**Material for the task**.
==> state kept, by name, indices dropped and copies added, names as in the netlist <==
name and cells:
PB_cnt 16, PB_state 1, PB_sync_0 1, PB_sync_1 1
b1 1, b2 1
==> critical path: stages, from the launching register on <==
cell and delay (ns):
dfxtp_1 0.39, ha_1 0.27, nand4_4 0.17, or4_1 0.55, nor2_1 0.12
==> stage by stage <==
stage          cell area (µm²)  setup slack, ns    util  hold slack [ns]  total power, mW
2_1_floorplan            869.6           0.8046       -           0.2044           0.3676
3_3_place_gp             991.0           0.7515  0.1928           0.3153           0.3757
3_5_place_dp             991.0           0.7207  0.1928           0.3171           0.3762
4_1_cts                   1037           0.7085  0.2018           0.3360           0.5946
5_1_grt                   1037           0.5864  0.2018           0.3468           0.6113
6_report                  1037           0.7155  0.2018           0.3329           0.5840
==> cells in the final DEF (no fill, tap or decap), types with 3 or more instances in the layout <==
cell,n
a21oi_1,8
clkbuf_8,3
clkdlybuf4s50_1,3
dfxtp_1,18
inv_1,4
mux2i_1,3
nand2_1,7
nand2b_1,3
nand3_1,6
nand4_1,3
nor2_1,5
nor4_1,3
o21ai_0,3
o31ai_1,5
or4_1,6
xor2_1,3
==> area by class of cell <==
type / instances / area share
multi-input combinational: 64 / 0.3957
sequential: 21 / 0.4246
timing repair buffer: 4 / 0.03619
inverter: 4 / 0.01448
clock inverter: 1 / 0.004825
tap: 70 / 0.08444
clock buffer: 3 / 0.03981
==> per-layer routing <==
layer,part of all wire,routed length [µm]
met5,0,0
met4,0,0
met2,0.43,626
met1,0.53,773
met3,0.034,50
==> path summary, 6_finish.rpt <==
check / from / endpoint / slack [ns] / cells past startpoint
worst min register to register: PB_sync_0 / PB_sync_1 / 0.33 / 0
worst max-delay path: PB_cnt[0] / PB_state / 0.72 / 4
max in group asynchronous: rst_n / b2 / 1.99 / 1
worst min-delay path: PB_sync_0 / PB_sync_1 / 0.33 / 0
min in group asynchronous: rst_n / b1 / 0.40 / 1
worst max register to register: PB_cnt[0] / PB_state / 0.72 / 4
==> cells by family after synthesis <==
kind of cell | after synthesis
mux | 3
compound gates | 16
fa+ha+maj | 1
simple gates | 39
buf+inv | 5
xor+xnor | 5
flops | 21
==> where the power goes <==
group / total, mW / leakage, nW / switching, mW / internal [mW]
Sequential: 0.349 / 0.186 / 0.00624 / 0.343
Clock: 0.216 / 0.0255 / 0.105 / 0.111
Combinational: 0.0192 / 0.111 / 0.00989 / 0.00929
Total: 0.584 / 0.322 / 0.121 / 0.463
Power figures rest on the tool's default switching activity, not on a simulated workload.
**run.sh**
```bash
#!/bin/bash
# OpenROAD 26Q1-2900-gdf79404cd8, Yosys 0.63+post, stock flow scripts
make -C /OpenROAD-flow-scripts/flow DESIGN_CONFIG=/design/flow/config.mk WORK_HOME=/design/flow/orfs finish
```
**config.mk**
```make
export PLATFORM = sky130hd
export DESIGN_NAME = DeBounce
export DESIGN_NICKNAME = DeBounce
export VERILOG_FILES = /design/flow/design.v
export SDC_FILE = /design/flow/constraint.sdc
export NUM_CORES = 4
export LEC_CHECK = 1
export CORE_AREA = 10 10 81 81
export DIE_AREA = 0 0 91 91
```
**constraint.sdc**
```tcl
current_design DeBounce

set clk_period 1.6
set clk_io_pct 0.2

create_clock -name clk0 -period $clk_period [get_ports {clk}]

set non_clock_inputs [all_inputs -no_clocks]
set_input_delay [expr $clk_period * $clk_io_pct] -clock clk0 $non_clock_inputs
set_output_delay [expr $clk_period * $clk_io_pct] -clock clk0 [all_outputs]
```
File: constraint.sdc
current_design MIPS

set clk_period 19.2
set clk_io_pct 0.2

create_clock -name clk0 -period $clk_period [get_ports {clk}]

set non_clock_inputs [all_inputs -no_clocks]
set_input_delay [expr $clk_period * $clk_io_pct] -clock clk0 $non_clock_inputs
set_output_delay [expr $clk_period * $clk_io_pct] -clock clk0 [all_outputs]
File: design.v
module MIPS(input             clk,
			input      [0:1]  OpALU,
			input      [0:5]  funct,
			input      [0:31] a,
			input      [0:31] b,
			output     [0:31] outputULA);
	wire [0:3] inputALU;
	ULAControl ULAControl(
		.clk(clk),
		.OpALU(OpALU),
		.funct(funct),
		.inputALU(inputALU)
	);
	ULA ULA(
		.clk(clk),
		.inputULA(inputALU),
		.a(a),
		.b(b),
		.outputULA(outputULA)
	);
endmodule
module ULA (input         clk,
			input  [0:3]  inputULA, 
			input  [0:31] a,
			input  [0:31] b,
			output reg [0:31] outputULA);
	always @(posedge clk) begin
		case(inputULA)
			4'b0000: outputULA <= a & b;  
			4'b0001: outputULA <= a | b;  
			4'b0010: outputULA <= a + b;  
			4'b0110: outputULA <= a - b;  
			4'b0111: outputULA <= (a < b) ? 1 : 0;  
			default: outputULA <= 0; 
		endcase
	end
endmodule
module ULAControl(input            clk,
			      input      [0:1] OpALU,
				  input      [0:5] funct,
				  output reg [0:3] inputALU);
	always @(negedge clk) begin
		case(OpALU)
			2'b00: inputALU <= 4'b0010;  
			2'b01: inputALU <= 4'b0110;  
			2'b10: case(funct)  
					6'b100000: inputALU <= 4'b0010;  
					6'b100010: inputALU <= 4'b0110;  
					6'b100100: inputALU <= 4'b0000;  
					6'b100101: inputALU <= 4'b0001;  
					6'b101010: inputALU <= 4'b0111;  
					default: inputALU <= 4'b0000;
					endcase
			default: inputALU <= 4'b0000;
		endcase
	end
endmodule
File: config.mk
export PLATFORM = sky130hd
export DESIGN_NAME = MIPS
export DESIGN_NICKNAME = MIPS
export VERILOG_FILES = /design/flow/design.v
export SDC_FILE = /design/flow/constraint.sdc
export NUM_CORES = 4
export LEC_CHECK = 1
export CORE_UTILIZATION = 50
File: run.sh
#!/bin/bash
# OpenROAD 26Q1-2900-gdf79404cd8, Yosys 0.63+post, stock flow scripts
make -C /OpenROAD-flow-scripts/flow DESIGN_CONFIG=/design/flow/config.mk WORK_HOME=/design/flow/orfs finish
==> summary.txt <==
run results: outcome complete, no violations, Setup CP Type in2reg, internal power contribution 0.226 mW, final worst slack 4820 ps, # DRC 0, iteration tally of the first detailed-router pass 5, setup slack at placement 4470 ps, largest cells by area after synthesis sky130_fd_sc_hd__ha_1, sky130_fd_sc_hd__dfxtp_1, sky130_fd_sc_hd__inv_1, Avg Inst Size Synth 7.48 um2, critical-path cell list clkdlybuf4s50_1, nand2b_1, nor3_1, a21oi_1, o21a_1, Lkg Pwr 3.30 nW, RSZ-0062 raised after global routing false, worst reg2reg path depth 4, arrival time of data at the critical path endpoint 5040 ps, count of input and output buffers 104, FP Util 52.3%, GR Layer Usage met2 45.8%, DIE AREA 0.0120 mm2, Least-Margin Pin Slew 880 ps, cell with the most instances after synthesis sky130_fd_sc_hd__ha_1, total power density per cell area 52.0 mW/mm2, net load switching power 0.141 mW, detailed router's first-iteration violation count 347, yosys stat cell total 772, portion of total power attributed to sequential cells 25.0%, post-cts repair resize count 0, cts bufs inserted 5, grt total ovfl 0, startpoint of the worst-slack reg-to-reg timing path ULAControl.inputALU[2], final slew viol count 0, global placement routability congestion 0.922, delay of the slowest cell on the worst path 400 ps, DR WL/cell 16.5 um, Critical Path Slowest Stage Cell sky130_fd_sc_hd__clkdlybuf4s50_1, area of the core 0.0110 mm2, Synth Seq Share 12.8%, total half-perimeter wirelength after legalization and detailed placement 12200 um, final hold violation count 0, chip area line of the yosys report 0.00577 mm2, portion of total power attributed to combinational logic 49.5%, yosys synthesis warning count 2, vias in the first global route 5262, total number of vias 5781, filler instances 956, kind of end point of the critical path flip-flop, Layout Skew 80.8 ps, data required time at the worst endpoint 9860 ps, Post-synth EDFFs 0, instance count of the mapped netlist 772, # Post-CTS Setup Buffers 0, Top-area cell share 24.3%, met1 routing resource usage after global routing 41.4%, type of element launching the critical path primary input, Fin Setup TNS 0 ps, routing layer with the top usage in global route met2, post-layout utilization of the core 63.9%, VDD IR max 44.6 uV, Cell Rows 38, Chip Width 109 um, clock sink count 37, Netlist cell types 72, Async S/R FF share, synth 0%, max-slew headroom at the worst pin 41.3%, global routing usage summed across all routing layers 28.3%, TritonCTS clock tree yes, maximum number of pins on one net before global-route repair 33, endpoint of the worst register-to-register path ULA.outputULA[26], post-detailed-route count of antenna-violating nets 0, via density per instance 5.80, Antenna Diode Count 0, post-synthesis instance area 0.00577 mm2, flops & latches, synth 37, wirelength, routed 16500 um, final count of negative-setup-slack endpoints 0, latest clock arrival within the worst-skew pair 370 ps, CTS Root Buffer Type sky130_fd_sc_hd__clkbuf_16, part of the total power dissipated in the clock network 25.5%, met3 track demand over resource in global routing 3.02%, switching share of power 38.4%, proportion of layout cells with a drive suffix above 1 4.43%, Ports 105, antenna violations before repair 0, cell type with the highest aggregate area in the netlist sky130_fd_sc_hd__ha_1, Post-CTS Hold Fix Bufs 0, deepest level of the CTS H-tree 2, Synth top cells by count sky130_fd_sc_hd__ha_1, sky130_fd_sc_hd__inv_1, sky130_fd_sc_hd__a21oi_1, worst hold path cell count 4, CTS max path bufs 2, Combinational Area 0.00447 mm2, Most common reg cell sky130_fd_sc_hd__dfxtp_1, highest net fanout along the worst path 4, CP Buf/Inv Count 1, clock edge transition at the registers on the reported setup and hold paths 70 ps, total power 0.366 mW, total number of warnings across the stage logs 111, max-cap viol count 0, register-to-register setup slack 7540 ps, Hold Path End ULA.outputULA[28], Hold/Removal Path Class in2reg, DIE HEIGHT 109 um, P&R area growth vs syn 22.1%, Storage cell area 741 um2, kind of cell with the highest combined delay on the critical path simple AND/OR/NAND/NOR gates, wire length of the first global-routing pass 26200 um, start point of the worst min-delay path b[28]
worst min-delay path: stages:
cell                              delay, ps
sky130_fd_sc_hd__clkdlybuf4s50_1        450
sky130_fd_sc_hd__inv_1                  100
sky130_fd_sc_hd__ha_1                   140
sky130_fd_sc_hd__o211ai_1                80
power by group through the flow:
stage,combinational [mW],sequential (mW),clock (mW)
after CTS,0.180,0.0919,0.0953
after global routing,0.200,0.0926,0.0980
final,0.181,0.0917,0.0933
worst max-delay path by stage:
| stage | from | end | slack, ps | cells past startpoint |
|---|---|---|---|---|
| final | funct[1] | ULAControl.inputALU[0] | 4820 | 5 |
| after global routing | funct[1] | ULAControl.inputALU[0] | 4740 | 5 |
| after CTS | funct[1] | ULAControl.inputALU[0] | 4830 | 5 |
area by class of cell:
class | count | share of cell area (%)
flip-flops and latches | 37 | 10.5
clock buffers | 5 | 1.77
clock inverters | 8 | 0.603
well taps | 140 | 2.48
repair buffers | 109 | 15.3
inverters | 111 | 5.91
multi-input cells | 587 | 63.4
cell families after synthesis:
logic type / Yosys count / synth area share [%]
buf+inv: 148 / 9.71
compound gates: 285 / 35.4
simple gates: 162 / 13.1
fa+ha+maj: 114 / 25.0
flops: 37 / 12.8
mux: 2 / 0.368
xor+xnor: 24 / 3.64
state kept, by name (all words and copies together) (netlist names):
| name | flops |
|---|---|
| ULAControl.inputALU | 5 |
| ULA.outputULA | 32 |
through the flow:
| step | cell area (um2) | instances | hold WS (ps) |
|---|---|---|---|
| after global routing | 7050 | 997 | 4400 |
| final | 7050 | 997 | 4360 |
| after floorplan | 5770 | 772 | 4100 |
| after detailed placement | 6890 | 985 | 4500 |
| after global placement | 6890 | 985 | 4500 |
| after CTS | 7050 | 997 | 4360 |
cell usage in the layout (no fill, tap or decap), types with 3 or more instances in the layout:
| cell | instances |
|---|---|
| sky130_fd_sc_hd__and3_1 | 8 |
| sky130_fd_sc_hd__a21boi_0 | 5 |
| sky130_fd_sc_hd__xnor2_1 | 21 |
| sky130_fd_sc_hd__xor2_1 | 3 |
| sky130_fd_sc_hd__nor3_1 | 17 |
| sky130_fd_sc_hd__o31ai_1 | 12 |
| sky130_fd_sc_hd__o22ai_1 | 4 |
| sky130_fd_sc_hd__o221ai_1 | 14 |
| sky130_fd_sc_hd__o221a_2 | 6 |
| sky130_fd_sc_hd__a221o_1 | 10 |
| sky130_fd_sc_hd__inv_1 | 115 |
| sky130_fd_sc_hd__nor4_1 | 6 |
| sky130_fd_sc_hd__a211o_1 | 6 |
| sky130_fd_sc_hd__a221oi_1 | 12 |
| sky130_fd_sc_hd__nand2_1 | 51 |
| sky130_fd_sc_hd__a21o_1 | 19 |
| sky130_fd_sc_hd__a31oi_1 | 4 |
| sky130_fd_sc_hd__clkdlybuf4s50_1 | 104 |
| sky130_fd_sc_hd__o21bai_1 | 18 |
| sky130_fd_sc_hd__dfxtp_1 | 37 |
| sky130_fd_sc_hd__o211ai_1 | 9 |
| sky130_fd_sc_hd__clkbuf_16 | 5 |
| sky130_fd_sc_hd__nand2b_1 | 8 |
| sky130_fd_sc_hd__buf_4 | 5 |
| sky130_fd_sc_hd__a211oi_1 | 9 |
| sky130_fd_sc_hd__nor2_1 | 43 |
| sky130_fd_sc_hd__a21oi_1 | 70 |
| sky130_fd_sc_hd__or3_1 | 3 |
| sky130_fd_sc_hd__o21ai_0 | 51 |
| sky130_fd_sc_hd__nand3_1 | 9 |
| sky130_fd_sc_hd__ha_1 | 112 |
| sky130_fd_sc_hd__nor2b_1 | 8 |
| sky130_fd_sc_hd__o21a_1 | 5 |
routing by layer:
metal,up-vias,part of all wire [%]
li1,2911,-
met2,195,45
met5,-,0
met4,0,1.7
met1,2651,47
met3,24,6.4
No activity file was given, so power comes from the tool's default toggle rates.
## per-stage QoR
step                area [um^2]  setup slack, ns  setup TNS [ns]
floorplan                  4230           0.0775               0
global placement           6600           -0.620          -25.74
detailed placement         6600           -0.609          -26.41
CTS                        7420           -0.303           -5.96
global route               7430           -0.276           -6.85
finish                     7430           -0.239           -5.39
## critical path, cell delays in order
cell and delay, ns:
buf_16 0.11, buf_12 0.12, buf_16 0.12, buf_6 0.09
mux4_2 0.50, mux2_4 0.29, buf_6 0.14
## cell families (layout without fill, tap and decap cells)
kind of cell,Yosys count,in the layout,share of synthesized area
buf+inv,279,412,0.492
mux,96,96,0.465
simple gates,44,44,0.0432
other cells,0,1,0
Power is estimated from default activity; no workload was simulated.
==> ./design.v <==
package pcmux;
typedef enum bit [1:0] {
    pc_plus4  = 2'b00
    ,alu_out  = 2'b01
    ,alu_mod2 = 2'b10
} pcmux_sel_t;
endpackage
package marmux;
typedef enum bit {
    pc_out = 1'b0
    ,alu_out = 1'b1
} marmux_sel_t;
endpackage
package cmpmux;
typedef enum bit {
    rs2_out = 1'b0
    ,i_imm = 1'b1
} cmpmux_sel_t;
endpackage
package alumux;
typedef enum bit {
    rs1_out = 1'b0
    ,pc_out = 1'b1
} alumux1_sel_t;
typedef enum bit [2:0] {
    i_imm    = 3'b000
    ,u_imm   = 3'b001
    ,b_imm   = 3'b010
    ,s_imm   = 3'b011
    ,j_imm   = 3'b100
    ,rs2_out = 3'b101
} alumux2_sel_t;
endpackage
package regfilemux;
typedef enum bit [3:0] {
    alu_out   = 4'b0000
    ,br_en    = 4'b0001
    ,u_imm    = 4'b0010
    ,lw       = 4'b0011
    ,pc_plus4 = 4'b0100
    ,lb        = 4'b0101
    ,lbu       = 4'b0110   
    ,lh        = 4'b0111
    ,lhu       = 4'b1000   
} regfilemux_sel_t;
endpackage
interface rvfi_itf(input clk, input rst);
    logic [3:0] halt;
    logic [3:0] commit;
    logic [255:0] order;
    logic [127:0] inst;
    logic [3:0] trap;
    logic [19:0] rs1_addr;
    logic [19:0] rs2_addr;
    logic [127:0] rs1_rdata;
    logic [127:0] rs2_rdata;
    logic [19:0] rd_addr;
    logic [127:0] rd_wdata;
    logic [127:0] pc_rdata;
    logic [127:0] pc_wdata;
    logic [127:0] mem_addr;
    logic [15:0] mem_rmask;
    logic [15:0] mem_wmask;
    logic [127:0] mem_rdata;
    logic [127:0] mem_wdata;
    logic [15:0] errcode;
endinterface
module cache_control (
  input clk,
  input  logic mem_read,
	input  logic mem_write,
	output logic mem_resp,
  input  logic pmem_resp,
	output logic pmem_read,
	output logic pmem_write,
  output logic tag_load,
  output logic valid_load,
  output logic dirty_load,
  output logic dirty_in,
  input logic dirty_out,
  input logic hit,
  output logic [1:0] writing
);
enum int unsigned
{
  check_hit,
	read_mem
} state, next_state;
always_comb begin : state_actions
  tag_load = 1'b0;
  valid_load = 1'b0;
  dirty_load = 1'b0;
  dirty_in = 1'b0;
  writing = 2'b11;
	mem_resp = 1'b0;
	pmem_write = 1'b0;
	pmem_read = 1'b0;
	case(state)
    check_hit: begin
      if (mem_read || mem_write) begin
        if (hit) begin
          mem_resp = 1'b1;
          if (mem_write) begin
            dirty_load = 1'b1;
            dirty_in = 1'b1;
            writing = 2'b01;
          end
        end else begin
          if (dirty_out)
            pmem_write = 1'b1;
        end
      end
    end
    read_mem: begin
      pmem_read = 1'b1;
      writing = 2'b00;
      if (pmem_resp) begin
        tag_load = 1'b1;
        valid_load = 1'b1;
      end
        dirty_load = 1'b1;
        dirty_in = 1'b0;
    end
	endcase
end
always_comb begin : next_state_logic
	next_state = state;
	case(state)
    check_hit: begin
      if ((mem_read || mem_write) && !hit) begin
        if (dirty_out) begin
          if (pmem_resp)
            next_state = read_mem;
        end else begin
          next_state = read_mem;
		  end
      end
    end
    read_mem: begin
      if (pmem_resp)
        next_state = check_hit;
    end
	endcase
end
always_ff @(posedge clk) begin: next_state_assignment
	 state <= next_state;
end
endmodule : cache_control
==> ./run.sh <==
#!/bin/bash
# OpenROAD 26Q1-2900-gdf79404cd8, Yosys 0.63+post, stock flow scripts
make -C /OpenROAD-flow-scripts/flow DESIGN_CONFIG=/design/flow/config.mk WORK_HOME=/design/flow/orfs finish
==> ./config.mk <==
export PLATFORM = sky130hd
export DESIGN_NAME = cache_control
export DESIGN_NICKNAME = cache_control
export VERILOG_FILES = /design/flow/design.v
export SDC_FILE = /design/flow/constraint.sdc
export NUM_CORES = 4
export LEC_CHECK = 1
export CORE_AREA = 10 10 70 70
export DIE_AREA = 0 0 80 80
==> ./constraint.sdc <==
current_design cache_control

set clk_period 1.7
set clk_io_pct 0.2

create_clock -name clk0 -period $clk_period [get_ports {clk}]

set non_clock_inputs [all_inputs -no_clocks]
set_input_delay [expr $clk_period * $clk_io_pct] -clock clk0 $non_clock_inputs
set_output_delay [expr $clk_period * $clk_io_pct] -clock clk0 [all_outputs]
==> tab_implementation.tex <==
% Synthesis and place-and-route results
\begin{tabular}{lr}
\hline
Metric & Value \\
\hline
\multicolumn{2}{l}{\textbf{Detailed routing}} \\
\quad Drt first-iter violations & 4 \\
\quad Count of TritonRoute iterations in the first routing pass & 2 \\
\quad Diode insertion count for antenna repair & 0 \\
\quad Total length of routed wires & 655 µm \\
\quad DRC violations left & 0 \\
\quad Vias per Instance & 2.39 \\
\quad Drt wl/cell & 7.99 µm \\
\quad Number of nets with antenna violations after routing & 0 \\
\quad Vias post-DR & 196 \\
\multicolumn{2}{l}{\textbf{Timing}} \\
\quad Final setup violation count & 0 \\
\quad Max Clock Skew & 1.88 ps \\
\quad Max-slew violation count & 0 \\
\quad Worst-Margin Slew & 141 ps \\
\quad Clock period minus final worst setup slack & 1630 ps \\
\quad Slew headroom & 0.906 \\
\quad Post-Route Hold Slack & 548 ps \\
\quad Period utilisation layout & 0.958 \\
\quad RSZ-0062 raised after global routing & false \\
\quad Upper clock frequency limit & 614 MHz \\
\quad Smallest setup slack after layout & 70.8 ps \\
\quad Number of hold violations in the final report & 0 \\
\multicolumn{2}{l}{\textbf{Setup path}} \\
\quad Critical path's slowest cell & sky130\_fd\_sc\_hd\_\_clkdlybuf4s50\_1 \\
\quad Startpoint Class & flip-flop \\
\quad Crit path DAT & 1290 ps \\
\quad Critical path type & flip-flop to primary output \\
\quad Category of the worst setup path capture point & primary output \\
\quad Req. time, crit path & 1360 ps \\
\quad Cells traversed along the worst timing path & and3\_4, nor2b\_4, clkdlybuf4s50\_1 \\
\quad Peak per-stage delay on the critical path & 460 ps \\
\quad Crit Path Max Fanout & 6 \\
\multicolumn{2}{l}{\textbf{Power and ir drop}} \\
\quad Lkg Pwr & 0.195 nW \\
\quad Total Power & 0.000172 W \\
\quad Power density relative to cell area & 437 nW/µm² \\
\quad Worst vdd ir & 0.149 mV \\
\multicolumn{2}{l}{\textbf{Clock network}} \\
\quad Clock tree from TritonCTS & yes \\
\quad Number of buffers added by the clock tree synthesis step & 3 \\
\quad H-tree depth & 1 \\
\quad Maximum root-to-sink buffer count & 2 \\
\quad Insertion delay to the later sink of the worst-skew pair & 220 ps \\
\quad Hold buffer count at CTS & 0 \\
\quad Cell chosen for the clock root & sky130\_fd\_sc\_hd\_\_clkbuf\_4 \\
\quad Clock Sinks & 2 \\
\quad CTS clock-pin slew for the worst setup and hold paths & 30 ps \\
\multicolumn{2}{l}{\textbf{Floorplanning}} \\
\quad I/O pin count & 15 \\
\quad Die Area & 6400 µm² \\
\quad Init Core Util & 0.0403 \\
\quad Number of rows in the core area & 21 \\
\quad Height of the die & 80 µm \\
\quad Chip width & 80 µm \\
\quad Core box area & 3420 µm² \\
\multicolumn{2}{l}{\textbf{Yosys}} \\
\quad Mapped Area & 138 µm² \\
\quad Fraction of synthesized cell area taken by the top area cell type & 0.291 \\
\quad Synthesized area divided by synthesized cell count & 8.10 µm² \\
\quad Distinct cell type count after synthesis & 13 \\
\quad Cell count in the Yosys report & 17 \\
\quad Total of warnings raised by yosys & 1 \\
\quad Cell type with the largest total area after synthesis & sky130\_fd\_sc\_hd\_\_dfxtp\_1 \\
\quad Yosys-reported design area after synthesis & 138 µm² \\
\quad Top post-synthesis cells by area & sky130\_fd\_sc\_hd\_\_dfxtp\_1 (29\%), sky130\_fd\_sc\_hd\_\_and3\_1 (9.1\%), sky130\_fd\_sc\_hd\_\_nand2b\_1 (9.1\%) \\
\quad Number of cells produced by synthesis & 17 \\
\quad Sequential share of the synthesized area & 0.291 \\
\quad Total of flip-flops plus latches after synthesis & 2 \\
\multicolumn{2}{l}{\textbf{Run}} \\
\quad Stage-log warning count & 25 \\
\quad Max-capacitance violation count & 0 \\
\multicolumn{2}{l}{\textbf{Final layout}} \\
\quad Synth-to-layout area growth & 185\% \\
\quad Largest registers ranked by flip-flop count & state x2 \\
\quad Register bank with the most flops & state \\
\quad Flip-flop count of the largest register after layout & 2 \\
\quad Share of cells above drive strength 1 & 0.389 \\
\quad Share of the core filled with cells in the final layout & 0.115 \\
\multicolumn{2}{l}{\textbf{Place}} \\
\quad Placer's final routability congestion estimate & 0.793 \\
\quad Pre-CTS worst setup slack & -314 ps \\
\quad Count of input and output buffers & 14 \\
\multicolumn{2}{l}{\textbf{Global route}} \\
\quad Top Usage Layer GRT & met2 \\
\quad GRT overflow & 0 \\
\quad Global-route wire length before repair & 1.10 mm \\
\quad Met3 GRT Util & 0.0227 \\
\quad Maximum number of pins on one net before global-route repair & 7 \\
\quad Met2 track demand over resource in global routing & 0.0289 \\
\quad Total GRT Usage & 0.0215 \\
\quad Initial antenna violation count & 0 \\
\quad Grt met1 use & 0.0232 \\
\quad Via count of the first global-routing pass & 219 \\
\multicolumn{2}{l}{\textbf{Hold path}} \\
\quad Min-Delay Path Class & flip-flop to flip-flop \\
\multicolumn{2}{l}{\textbf{Status}} \\
\quad Run status & completed \\
\hline
\end{tabular}
-- cell usage after synthesis (all sizes together) --
cell type / n
nand2: 1
dfxtp: 2
nor2b: 1
or2: 1
a21oi: 1
nand2b: 2
buf: 1
o21ba: 1
o211a: 1
and3: 2
a31oi: 1
a32o: 1
inv: 2
-- power breakdown --
part           switching, W  leakage (nW)  internal (W)
clock             0.0000275        0.0138     0.0000779
combinational    0.00000766         0.164     0.0000131
sequential                0        0.0174     0.0000457
-- kinds of logic (layout without fill, tap and decap cells) --
kind of cell,after synthesis,after routing,synth area share
buf+inv,3,22,0.109
flops,2,2,0.291
compound gates,5,5,0.300
simple gates,7,7,0.300
-- per-layer routing --
layer	vias to the layer above	share of wire	wire, µm
li1	99	-	-
met1	83	0.41	267
met2	14	0.36	239
met3	0	0.23	148
met4	0	0	0
met5	-	0	0
-- path summary, 6_finish.rpt --
path | start | endpoint | slack [ps] | cells past startpoint
min reg2reg | state[0] | state[1] | 550 | 1
max reg2reg | state[1] | state[0] | 890 | 3
max | state[0] | writing[1] | 70 | 3
min | state[0] | state[1] | 550 | 1
-- critical path, delay by kind of cell, from the launching register on --
family        cells  cell delay (ps)
buf+inv           1              460
simple gates      2              250
flops             1              350
-- per-stage QoR --
step	TNS (ps)	area, µm²	std cells
floorplan	0	138	17
global placement	-1140	343	78
detailed placement	-1260	343	78
CTS	0	382	82
global route	0	393	82
finish	0	393	82
-- cell usage in the layout (no fill, tap or decap), drive strengths merged --
master / instances
dfxtp: 2
o211a: 1
buf: 3
o21ba: 1
inv: 2
clkbuf: 5
a32o: 1
dlymetal6s2s: 1
nand2b: 2
a21oi: 1
dlygate4sd2: 3
a31oi: 1
and3: 2
nor2b: 1
or2: 1
clkdlybuf4s50: 8
nand2: 1
-- area by class of cell --
| cell class | instances | area, µm² |
|---|---|---|
| multi-input cells | 12 | 109 |
| well taps | 46 | 57.6 |
| inverters | 2 | 7.51 |
| flip-flops and latches | 2 | 45.0 |
| clock buffers | 3 | 22.5 |
| fillers | 400 | 3020 |
| repair buffers | 17 | 151 |
-- timing repair --
action,in CTS,in global routing
endpoints found under the setup margin,7,4
setup buffers,1,0
resized,10,7
pin swaps,0,0
Power is estimated from default activity; no workload was simulated.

**What this task involves**.
Only the lines above from the one with "multi-input combinational: 64 / 0.3957" up to and including the one with "Total: 0.584 / 0.322 / 0.121 / 0.463" should be repeated, exactly as written.

**Response to this task**.
multi-input combinational: 64 / 0.3957
sequential: 21 / 0.4246
timing repair buffer: 4 / 0.03619
inverter: 4 / 0.01448
clock inverter: 1 / 0.004825
tap: 70 / 0.08444
clock buffer: 3 / 0.03981
==> per-layer routing <==
layer,part of all wire,routed length [µm]
met5,0,0
met4,0,0
met2,0.43,626
met1,0.53,773
met3,0.034,50
==> path summary, 6_finish.rpt <==
check / from / endpoint / slack [ns] / cells past startpoint
worst min register to register: PB_sync_0 / PB_sync_1 / 0.33 / 0
worst max-delay path: PB_cnt[0] / PB_state / 0.72 / 4
max in group asynchronous: rst_n / b2 / 1.99 / 1
worst min-delay path: PB_sync_0 / PB_sync_1 / 0.33 / 0
min in group asynchronous: rst_n / b1 / 0.40 / 1
worst max register to register: PB_cnt[0] / PB_state / 0.72 / 4
==> cells by family after synthesis <==
kind of cell | after synthesis
mux | 3
compound gates | 16
fa+ha+maj | 1
simple gates | 39
buf+inv | 5
xor+xnor | 5
flops | 21
==> where the power goes <==
group / total, mW / leakage, nW / switching, mW / internal [mW]
Sequential: 0.349 / 0.186 / 0.00624 / 0.343
Clock: 0.216 / 0.0255 / 0.105 / 0.111
Combinational: 0.0192 / 0.111 / 0.00989 / 0.00929
Total: 0.584 / 0.322 / 0.121 / 0.463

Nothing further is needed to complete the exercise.